**Exercise details:** Only the lines below, from the one with "-- worst max-delay" through the one with "3_5_place_dp | 868 | 6.807 | 0.2282", are to be written out, exactly.
• • • • •
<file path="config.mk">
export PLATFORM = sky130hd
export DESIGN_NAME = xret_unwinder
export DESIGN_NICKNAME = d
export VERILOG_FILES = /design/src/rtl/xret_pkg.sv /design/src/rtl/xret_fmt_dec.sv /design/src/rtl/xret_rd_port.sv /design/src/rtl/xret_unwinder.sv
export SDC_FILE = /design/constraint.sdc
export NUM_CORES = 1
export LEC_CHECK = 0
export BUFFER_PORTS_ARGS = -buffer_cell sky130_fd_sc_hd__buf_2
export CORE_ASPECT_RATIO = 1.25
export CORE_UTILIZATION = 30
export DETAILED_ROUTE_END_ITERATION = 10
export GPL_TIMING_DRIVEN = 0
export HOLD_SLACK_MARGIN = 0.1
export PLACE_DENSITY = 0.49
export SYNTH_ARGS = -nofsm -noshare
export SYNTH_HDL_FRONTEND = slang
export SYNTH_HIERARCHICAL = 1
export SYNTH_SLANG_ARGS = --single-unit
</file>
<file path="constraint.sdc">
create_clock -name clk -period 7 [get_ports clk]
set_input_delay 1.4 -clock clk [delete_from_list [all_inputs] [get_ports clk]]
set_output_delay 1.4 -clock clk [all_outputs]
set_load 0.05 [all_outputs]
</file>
• • • • •
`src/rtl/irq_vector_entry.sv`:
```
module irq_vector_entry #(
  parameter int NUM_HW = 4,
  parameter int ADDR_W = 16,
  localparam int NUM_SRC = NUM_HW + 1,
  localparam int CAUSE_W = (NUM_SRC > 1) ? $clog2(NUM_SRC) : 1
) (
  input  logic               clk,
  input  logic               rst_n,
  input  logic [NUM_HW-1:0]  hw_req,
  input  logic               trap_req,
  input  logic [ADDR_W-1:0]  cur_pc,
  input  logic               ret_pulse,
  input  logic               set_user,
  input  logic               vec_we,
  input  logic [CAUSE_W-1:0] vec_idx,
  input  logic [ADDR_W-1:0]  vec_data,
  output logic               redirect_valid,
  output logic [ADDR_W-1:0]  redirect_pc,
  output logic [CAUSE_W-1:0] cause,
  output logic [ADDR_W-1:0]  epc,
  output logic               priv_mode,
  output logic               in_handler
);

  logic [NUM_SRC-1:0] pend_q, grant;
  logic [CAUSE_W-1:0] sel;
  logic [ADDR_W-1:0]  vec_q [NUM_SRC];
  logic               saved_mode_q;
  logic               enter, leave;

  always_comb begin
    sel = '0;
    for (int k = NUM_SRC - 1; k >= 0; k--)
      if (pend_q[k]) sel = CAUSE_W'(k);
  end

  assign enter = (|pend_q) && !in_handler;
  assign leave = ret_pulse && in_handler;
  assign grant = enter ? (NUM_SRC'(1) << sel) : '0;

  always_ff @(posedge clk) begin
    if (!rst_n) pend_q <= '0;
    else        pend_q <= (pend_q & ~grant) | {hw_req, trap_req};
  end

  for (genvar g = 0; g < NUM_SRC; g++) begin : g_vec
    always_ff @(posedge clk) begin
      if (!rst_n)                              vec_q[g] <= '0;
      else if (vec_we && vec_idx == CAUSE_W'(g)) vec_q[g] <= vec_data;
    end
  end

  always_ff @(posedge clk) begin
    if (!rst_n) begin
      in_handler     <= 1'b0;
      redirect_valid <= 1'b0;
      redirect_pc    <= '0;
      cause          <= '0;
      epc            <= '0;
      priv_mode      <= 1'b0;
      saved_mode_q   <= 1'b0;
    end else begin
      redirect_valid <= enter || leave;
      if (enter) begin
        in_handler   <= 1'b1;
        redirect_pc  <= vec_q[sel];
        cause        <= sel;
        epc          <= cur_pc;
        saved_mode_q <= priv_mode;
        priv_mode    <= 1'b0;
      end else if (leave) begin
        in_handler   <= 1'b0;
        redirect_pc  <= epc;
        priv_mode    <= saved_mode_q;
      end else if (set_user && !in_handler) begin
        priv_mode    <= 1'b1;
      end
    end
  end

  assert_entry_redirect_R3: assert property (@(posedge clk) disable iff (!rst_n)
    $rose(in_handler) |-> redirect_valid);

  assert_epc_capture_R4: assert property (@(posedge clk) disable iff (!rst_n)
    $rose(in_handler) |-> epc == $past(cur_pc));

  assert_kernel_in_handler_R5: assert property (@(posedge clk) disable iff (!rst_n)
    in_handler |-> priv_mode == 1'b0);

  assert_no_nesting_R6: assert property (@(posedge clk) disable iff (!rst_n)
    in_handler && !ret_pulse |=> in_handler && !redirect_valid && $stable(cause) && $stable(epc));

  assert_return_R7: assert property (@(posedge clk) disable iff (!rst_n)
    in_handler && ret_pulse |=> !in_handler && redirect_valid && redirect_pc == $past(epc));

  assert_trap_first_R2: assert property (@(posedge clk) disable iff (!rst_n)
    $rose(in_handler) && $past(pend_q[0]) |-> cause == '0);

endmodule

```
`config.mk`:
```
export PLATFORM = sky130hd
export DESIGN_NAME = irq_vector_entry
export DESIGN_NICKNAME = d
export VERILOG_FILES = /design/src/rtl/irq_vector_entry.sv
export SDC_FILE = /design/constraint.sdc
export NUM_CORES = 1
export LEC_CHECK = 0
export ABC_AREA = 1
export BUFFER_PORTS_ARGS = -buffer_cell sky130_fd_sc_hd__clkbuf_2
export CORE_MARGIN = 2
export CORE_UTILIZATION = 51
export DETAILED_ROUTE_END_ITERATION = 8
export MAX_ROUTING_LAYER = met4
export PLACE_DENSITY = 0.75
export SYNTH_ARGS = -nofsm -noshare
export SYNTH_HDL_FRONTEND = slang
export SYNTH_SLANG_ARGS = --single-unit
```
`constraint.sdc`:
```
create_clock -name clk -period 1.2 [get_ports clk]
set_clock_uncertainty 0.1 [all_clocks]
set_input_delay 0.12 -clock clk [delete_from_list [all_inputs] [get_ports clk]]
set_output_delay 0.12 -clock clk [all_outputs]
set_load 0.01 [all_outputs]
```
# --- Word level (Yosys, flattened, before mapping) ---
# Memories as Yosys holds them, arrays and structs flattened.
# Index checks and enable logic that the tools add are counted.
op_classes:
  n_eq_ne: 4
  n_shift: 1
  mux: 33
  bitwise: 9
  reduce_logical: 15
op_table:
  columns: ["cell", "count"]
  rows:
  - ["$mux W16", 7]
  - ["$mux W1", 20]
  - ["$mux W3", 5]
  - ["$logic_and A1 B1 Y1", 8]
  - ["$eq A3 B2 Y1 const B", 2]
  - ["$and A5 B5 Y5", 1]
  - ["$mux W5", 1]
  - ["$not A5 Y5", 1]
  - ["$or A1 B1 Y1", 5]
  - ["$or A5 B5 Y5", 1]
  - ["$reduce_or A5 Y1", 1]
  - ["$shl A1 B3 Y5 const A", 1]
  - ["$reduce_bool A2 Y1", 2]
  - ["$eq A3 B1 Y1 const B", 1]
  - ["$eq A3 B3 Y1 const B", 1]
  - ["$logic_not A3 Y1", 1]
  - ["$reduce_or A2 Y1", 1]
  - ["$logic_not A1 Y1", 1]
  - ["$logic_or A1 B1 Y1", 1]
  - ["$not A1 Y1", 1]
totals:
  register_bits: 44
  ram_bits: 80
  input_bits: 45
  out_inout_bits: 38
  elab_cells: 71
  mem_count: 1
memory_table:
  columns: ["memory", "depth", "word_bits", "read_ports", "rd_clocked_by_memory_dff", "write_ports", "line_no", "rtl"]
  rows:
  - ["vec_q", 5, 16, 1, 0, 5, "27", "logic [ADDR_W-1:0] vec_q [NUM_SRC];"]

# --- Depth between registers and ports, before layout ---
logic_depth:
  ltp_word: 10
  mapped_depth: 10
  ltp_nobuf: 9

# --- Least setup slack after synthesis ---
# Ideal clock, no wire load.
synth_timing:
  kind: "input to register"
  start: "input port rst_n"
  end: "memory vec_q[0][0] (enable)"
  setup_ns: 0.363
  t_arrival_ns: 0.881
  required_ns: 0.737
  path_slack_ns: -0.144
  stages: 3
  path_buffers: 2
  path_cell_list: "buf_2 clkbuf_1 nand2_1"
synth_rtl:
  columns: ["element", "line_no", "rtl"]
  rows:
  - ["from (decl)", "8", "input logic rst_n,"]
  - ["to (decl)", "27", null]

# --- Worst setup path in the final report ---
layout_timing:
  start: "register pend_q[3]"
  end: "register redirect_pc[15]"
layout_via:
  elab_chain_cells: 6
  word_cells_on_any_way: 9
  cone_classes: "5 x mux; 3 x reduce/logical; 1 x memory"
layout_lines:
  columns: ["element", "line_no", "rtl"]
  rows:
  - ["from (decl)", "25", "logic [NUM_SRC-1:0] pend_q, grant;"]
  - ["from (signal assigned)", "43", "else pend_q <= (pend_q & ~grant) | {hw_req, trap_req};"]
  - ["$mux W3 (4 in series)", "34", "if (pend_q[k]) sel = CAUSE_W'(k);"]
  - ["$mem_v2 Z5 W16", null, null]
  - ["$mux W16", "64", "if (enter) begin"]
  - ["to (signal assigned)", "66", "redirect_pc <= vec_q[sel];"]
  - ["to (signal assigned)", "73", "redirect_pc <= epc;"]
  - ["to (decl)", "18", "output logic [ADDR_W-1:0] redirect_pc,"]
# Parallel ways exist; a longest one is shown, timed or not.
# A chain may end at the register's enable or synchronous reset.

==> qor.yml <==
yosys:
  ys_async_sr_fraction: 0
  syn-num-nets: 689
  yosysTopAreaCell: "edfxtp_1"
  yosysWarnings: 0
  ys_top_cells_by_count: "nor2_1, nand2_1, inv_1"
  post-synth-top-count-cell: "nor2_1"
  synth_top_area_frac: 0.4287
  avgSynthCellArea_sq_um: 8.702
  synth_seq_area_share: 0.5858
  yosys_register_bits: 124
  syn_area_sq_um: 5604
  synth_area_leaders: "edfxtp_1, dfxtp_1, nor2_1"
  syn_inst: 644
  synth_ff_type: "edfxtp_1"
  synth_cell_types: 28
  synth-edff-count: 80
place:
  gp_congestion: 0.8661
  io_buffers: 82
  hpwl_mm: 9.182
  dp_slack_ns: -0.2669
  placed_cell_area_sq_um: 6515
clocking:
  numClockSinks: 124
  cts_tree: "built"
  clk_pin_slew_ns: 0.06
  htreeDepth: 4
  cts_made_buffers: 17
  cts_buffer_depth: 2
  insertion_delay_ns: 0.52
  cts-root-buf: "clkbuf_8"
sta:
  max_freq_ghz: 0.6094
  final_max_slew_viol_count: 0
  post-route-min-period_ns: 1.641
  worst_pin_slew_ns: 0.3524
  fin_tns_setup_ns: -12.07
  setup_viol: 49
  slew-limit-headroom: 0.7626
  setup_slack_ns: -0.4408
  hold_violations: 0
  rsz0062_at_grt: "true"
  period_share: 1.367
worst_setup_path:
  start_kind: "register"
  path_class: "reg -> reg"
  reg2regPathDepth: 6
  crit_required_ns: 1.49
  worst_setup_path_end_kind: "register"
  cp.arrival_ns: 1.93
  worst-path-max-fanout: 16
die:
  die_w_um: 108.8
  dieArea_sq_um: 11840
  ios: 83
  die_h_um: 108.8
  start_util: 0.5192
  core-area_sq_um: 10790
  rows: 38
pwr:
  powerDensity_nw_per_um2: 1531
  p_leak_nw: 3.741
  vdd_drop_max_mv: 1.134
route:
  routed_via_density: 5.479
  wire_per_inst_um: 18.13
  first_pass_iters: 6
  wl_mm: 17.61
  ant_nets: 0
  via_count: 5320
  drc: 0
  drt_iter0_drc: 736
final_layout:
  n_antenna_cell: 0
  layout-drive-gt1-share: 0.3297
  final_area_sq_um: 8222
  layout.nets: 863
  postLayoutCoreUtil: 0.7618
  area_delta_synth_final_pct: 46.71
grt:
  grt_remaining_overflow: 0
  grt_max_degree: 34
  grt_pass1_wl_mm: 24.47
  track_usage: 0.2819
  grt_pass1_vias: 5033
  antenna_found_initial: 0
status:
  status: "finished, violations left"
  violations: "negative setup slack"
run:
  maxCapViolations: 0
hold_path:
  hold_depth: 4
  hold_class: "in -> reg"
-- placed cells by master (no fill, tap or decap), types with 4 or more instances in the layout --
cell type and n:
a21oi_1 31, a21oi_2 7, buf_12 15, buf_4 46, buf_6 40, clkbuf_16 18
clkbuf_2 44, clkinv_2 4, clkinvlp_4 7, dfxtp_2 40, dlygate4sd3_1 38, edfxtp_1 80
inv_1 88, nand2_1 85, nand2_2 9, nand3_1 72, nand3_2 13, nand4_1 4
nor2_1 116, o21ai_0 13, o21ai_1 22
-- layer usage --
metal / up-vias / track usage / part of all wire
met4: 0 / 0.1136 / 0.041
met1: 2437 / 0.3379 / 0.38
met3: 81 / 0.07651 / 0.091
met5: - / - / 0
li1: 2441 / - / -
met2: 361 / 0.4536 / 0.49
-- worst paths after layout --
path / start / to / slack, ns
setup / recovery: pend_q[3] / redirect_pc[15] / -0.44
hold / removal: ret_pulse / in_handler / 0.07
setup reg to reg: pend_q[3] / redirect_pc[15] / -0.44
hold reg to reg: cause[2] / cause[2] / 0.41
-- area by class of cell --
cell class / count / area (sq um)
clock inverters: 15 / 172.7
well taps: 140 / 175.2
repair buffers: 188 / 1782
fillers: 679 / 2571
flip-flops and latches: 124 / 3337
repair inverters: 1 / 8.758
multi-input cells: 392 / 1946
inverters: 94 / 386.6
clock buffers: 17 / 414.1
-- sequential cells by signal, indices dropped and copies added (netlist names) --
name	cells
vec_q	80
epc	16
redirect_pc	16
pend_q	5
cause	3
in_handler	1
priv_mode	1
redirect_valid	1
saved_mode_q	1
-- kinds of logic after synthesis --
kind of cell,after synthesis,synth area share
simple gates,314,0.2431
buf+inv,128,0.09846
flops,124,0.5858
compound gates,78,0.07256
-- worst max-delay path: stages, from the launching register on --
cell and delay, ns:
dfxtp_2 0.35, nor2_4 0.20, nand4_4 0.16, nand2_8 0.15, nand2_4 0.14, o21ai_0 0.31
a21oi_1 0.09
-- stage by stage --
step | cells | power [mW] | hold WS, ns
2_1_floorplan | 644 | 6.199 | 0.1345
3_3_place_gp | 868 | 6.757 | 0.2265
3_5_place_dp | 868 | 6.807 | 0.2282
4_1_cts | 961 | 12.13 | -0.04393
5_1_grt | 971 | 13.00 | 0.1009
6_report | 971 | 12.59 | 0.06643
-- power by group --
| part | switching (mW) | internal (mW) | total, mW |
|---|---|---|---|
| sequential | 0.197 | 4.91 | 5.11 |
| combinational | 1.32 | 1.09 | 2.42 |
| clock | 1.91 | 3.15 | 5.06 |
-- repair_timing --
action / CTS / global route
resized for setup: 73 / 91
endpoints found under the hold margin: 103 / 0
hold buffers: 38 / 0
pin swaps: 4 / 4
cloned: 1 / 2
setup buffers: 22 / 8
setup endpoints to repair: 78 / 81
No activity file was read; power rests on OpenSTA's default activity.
• • • • •
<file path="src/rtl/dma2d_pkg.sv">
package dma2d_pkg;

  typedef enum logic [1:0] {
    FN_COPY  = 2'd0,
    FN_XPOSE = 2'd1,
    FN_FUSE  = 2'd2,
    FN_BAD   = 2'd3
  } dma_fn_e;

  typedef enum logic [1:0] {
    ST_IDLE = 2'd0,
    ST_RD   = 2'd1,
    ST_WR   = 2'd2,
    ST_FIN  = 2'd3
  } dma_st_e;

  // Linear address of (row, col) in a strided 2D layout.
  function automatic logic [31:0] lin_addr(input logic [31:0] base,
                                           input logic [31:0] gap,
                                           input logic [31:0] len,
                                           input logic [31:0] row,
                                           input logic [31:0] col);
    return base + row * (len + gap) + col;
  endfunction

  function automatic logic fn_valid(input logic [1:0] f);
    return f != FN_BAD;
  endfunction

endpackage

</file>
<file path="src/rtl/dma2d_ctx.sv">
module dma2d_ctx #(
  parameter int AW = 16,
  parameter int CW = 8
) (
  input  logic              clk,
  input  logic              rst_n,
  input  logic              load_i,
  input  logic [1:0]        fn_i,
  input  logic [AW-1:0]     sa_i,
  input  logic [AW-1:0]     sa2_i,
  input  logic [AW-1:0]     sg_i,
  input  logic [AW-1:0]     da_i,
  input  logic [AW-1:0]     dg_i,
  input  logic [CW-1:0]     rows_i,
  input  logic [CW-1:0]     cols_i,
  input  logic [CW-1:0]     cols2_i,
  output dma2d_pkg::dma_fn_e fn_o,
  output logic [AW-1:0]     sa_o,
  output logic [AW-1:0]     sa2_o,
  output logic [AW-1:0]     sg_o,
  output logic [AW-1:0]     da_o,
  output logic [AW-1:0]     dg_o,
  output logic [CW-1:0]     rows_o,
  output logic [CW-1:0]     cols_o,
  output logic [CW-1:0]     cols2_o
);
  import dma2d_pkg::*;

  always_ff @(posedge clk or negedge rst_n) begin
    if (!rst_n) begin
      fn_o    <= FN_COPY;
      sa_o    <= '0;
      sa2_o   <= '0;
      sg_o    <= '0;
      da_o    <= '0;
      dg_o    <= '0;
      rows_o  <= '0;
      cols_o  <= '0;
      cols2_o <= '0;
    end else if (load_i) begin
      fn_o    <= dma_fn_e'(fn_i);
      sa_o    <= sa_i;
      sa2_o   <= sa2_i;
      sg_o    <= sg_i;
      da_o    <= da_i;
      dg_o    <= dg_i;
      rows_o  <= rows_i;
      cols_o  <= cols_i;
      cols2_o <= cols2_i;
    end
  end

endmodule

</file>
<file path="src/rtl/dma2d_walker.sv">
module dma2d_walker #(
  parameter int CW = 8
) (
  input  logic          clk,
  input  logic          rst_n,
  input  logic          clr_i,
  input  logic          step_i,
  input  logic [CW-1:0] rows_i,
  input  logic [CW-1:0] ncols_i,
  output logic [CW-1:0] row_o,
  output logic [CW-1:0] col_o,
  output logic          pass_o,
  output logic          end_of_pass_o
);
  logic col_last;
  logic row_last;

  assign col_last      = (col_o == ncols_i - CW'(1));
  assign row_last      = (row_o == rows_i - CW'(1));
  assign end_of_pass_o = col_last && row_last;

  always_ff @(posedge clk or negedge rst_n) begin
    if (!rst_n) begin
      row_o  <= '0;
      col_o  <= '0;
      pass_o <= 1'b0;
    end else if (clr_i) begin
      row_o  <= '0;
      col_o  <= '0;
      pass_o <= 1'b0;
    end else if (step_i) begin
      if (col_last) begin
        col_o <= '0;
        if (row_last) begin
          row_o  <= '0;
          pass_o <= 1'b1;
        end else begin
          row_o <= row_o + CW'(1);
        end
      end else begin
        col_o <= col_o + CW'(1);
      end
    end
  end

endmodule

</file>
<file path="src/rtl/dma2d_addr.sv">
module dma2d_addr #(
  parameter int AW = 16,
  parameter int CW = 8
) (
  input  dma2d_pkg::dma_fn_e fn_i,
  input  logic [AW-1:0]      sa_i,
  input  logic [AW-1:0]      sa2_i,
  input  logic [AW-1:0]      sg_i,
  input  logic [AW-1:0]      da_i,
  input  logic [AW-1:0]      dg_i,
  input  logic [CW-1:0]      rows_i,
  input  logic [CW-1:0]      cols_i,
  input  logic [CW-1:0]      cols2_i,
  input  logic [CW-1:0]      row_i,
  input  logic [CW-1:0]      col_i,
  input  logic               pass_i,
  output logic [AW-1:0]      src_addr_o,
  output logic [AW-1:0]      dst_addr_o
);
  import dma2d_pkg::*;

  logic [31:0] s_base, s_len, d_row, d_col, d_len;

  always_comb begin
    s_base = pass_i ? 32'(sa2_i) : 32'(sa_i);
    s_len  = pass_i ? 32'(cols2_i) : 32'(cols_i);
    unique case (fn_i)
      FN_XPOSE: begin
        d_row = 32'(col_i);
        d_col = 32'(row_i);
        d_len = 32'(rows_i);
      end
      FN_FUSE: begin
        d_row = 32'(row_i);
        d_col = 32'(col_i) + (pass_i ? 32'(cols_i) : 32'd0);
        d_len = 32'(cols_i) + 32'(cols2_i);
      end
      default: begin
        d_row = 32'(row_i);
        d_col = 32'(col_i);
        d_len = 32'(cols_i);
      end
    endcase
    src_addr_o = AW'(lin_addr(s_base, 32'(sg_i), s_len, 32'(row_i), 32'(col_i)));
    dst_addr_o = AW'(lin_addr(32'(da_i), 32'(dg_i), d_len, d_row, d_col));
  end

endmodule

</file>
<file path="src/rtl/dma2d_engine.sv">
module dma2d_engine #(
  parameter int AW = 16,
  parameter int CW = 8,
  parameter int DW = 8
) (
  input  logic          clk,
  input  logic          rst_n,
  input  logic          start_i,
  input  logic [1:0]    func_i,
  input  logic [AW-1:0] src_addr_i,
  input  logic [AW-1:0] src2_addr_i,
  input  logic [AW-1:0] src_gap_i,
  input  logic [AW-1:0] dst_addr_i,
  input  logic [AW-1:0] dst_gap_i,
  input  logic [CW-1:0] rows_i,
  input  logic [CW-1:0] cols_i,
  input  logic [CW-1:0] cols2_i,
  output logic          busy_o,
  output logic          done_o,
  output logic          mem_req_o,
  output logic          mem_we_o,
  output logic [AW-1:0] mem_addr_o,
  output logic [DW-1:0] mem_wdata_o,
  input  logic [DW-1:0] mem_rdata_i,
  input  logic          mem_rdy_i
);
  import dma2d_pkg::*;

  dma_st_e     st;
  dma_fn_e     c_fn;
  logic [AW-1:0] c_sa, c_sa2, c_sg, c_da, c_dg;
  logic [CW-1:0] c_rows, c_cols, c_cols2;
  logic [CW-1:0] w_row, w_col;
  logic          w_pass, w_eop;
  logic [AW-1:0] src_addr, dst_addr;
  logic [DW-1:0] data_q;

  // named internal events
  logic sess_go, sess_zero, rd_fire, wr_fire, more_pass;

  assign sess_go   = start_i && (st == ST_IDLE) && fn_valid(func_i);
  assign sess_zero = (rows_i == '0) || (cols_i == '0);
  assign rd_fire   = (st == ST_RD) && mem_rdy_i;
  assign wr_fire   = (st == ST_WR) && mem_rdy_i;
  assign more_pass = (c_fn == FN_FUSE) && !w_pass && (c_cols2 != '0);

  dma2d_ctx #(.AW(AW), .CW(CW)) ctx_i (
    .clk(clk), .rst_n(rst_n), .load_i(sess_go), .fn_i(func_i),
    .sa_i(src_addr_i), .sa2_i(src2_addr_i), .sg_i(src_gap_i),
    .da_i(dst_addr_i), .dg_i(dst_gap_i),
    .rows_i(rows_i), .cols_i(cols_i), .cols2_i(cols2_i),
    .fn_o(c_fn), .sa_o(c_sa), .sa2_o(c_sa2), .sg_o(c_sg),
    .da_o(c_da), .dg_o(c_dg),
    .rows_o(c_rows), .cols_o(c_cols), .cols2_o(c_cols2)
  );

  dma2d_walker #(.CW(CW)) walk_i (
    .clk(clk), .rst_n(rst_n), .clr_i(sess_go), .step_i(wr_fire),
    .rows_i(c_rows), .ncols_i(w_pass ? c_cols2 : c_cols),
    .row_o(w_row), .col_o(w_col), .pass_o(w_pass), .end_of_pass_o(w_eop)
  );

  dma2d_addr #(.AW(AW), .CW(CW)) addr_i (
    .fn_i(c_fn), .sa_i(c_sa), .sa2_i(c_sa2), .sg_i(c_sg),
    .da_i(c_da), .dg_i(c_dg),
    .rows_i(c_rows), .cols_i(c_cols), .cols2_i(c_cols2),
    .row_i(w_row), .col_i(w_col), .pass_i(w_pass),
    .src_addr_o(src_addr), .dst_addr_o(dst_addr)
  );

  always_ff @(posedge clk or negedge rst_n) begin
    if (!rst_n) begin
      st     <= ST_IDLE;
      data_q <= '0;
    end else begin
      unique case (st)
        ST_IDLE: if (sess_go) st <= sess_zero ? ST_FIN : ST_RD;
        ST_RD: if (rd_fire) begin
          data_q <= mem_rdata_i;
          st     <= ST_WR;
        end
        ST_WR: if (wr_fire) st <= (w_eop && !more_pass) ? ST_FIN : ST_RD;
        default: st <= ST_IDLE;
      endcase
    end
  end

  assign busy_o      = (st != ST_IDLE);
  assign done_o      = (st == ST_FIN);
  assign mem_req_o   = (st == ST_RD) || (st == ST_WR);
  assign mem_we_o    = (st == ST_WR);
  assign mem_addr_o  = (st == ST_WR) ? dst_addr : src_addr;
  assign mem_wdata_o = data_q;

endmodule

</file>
• • • • •
**Response area:**
-- worst max-delay path: stages, from the launching register on --
cell and delay, ns:
dfxtp_2 0.35, nor2_4 0.20, nand4_4 0.16, nand2_8 0.15, nand2_4 0.14, o21ai_0 0.31
a21oi_1 0.09
-- stage by stage --
step | cells | power [mW] | hold WS, ns
2_1_floorplan | 644 | 6.199 | 0.1345
3_3_place_gp | 868 | 6.757 | 0.2265
3_5_place_dp | 868 | 6.807 | 0.2282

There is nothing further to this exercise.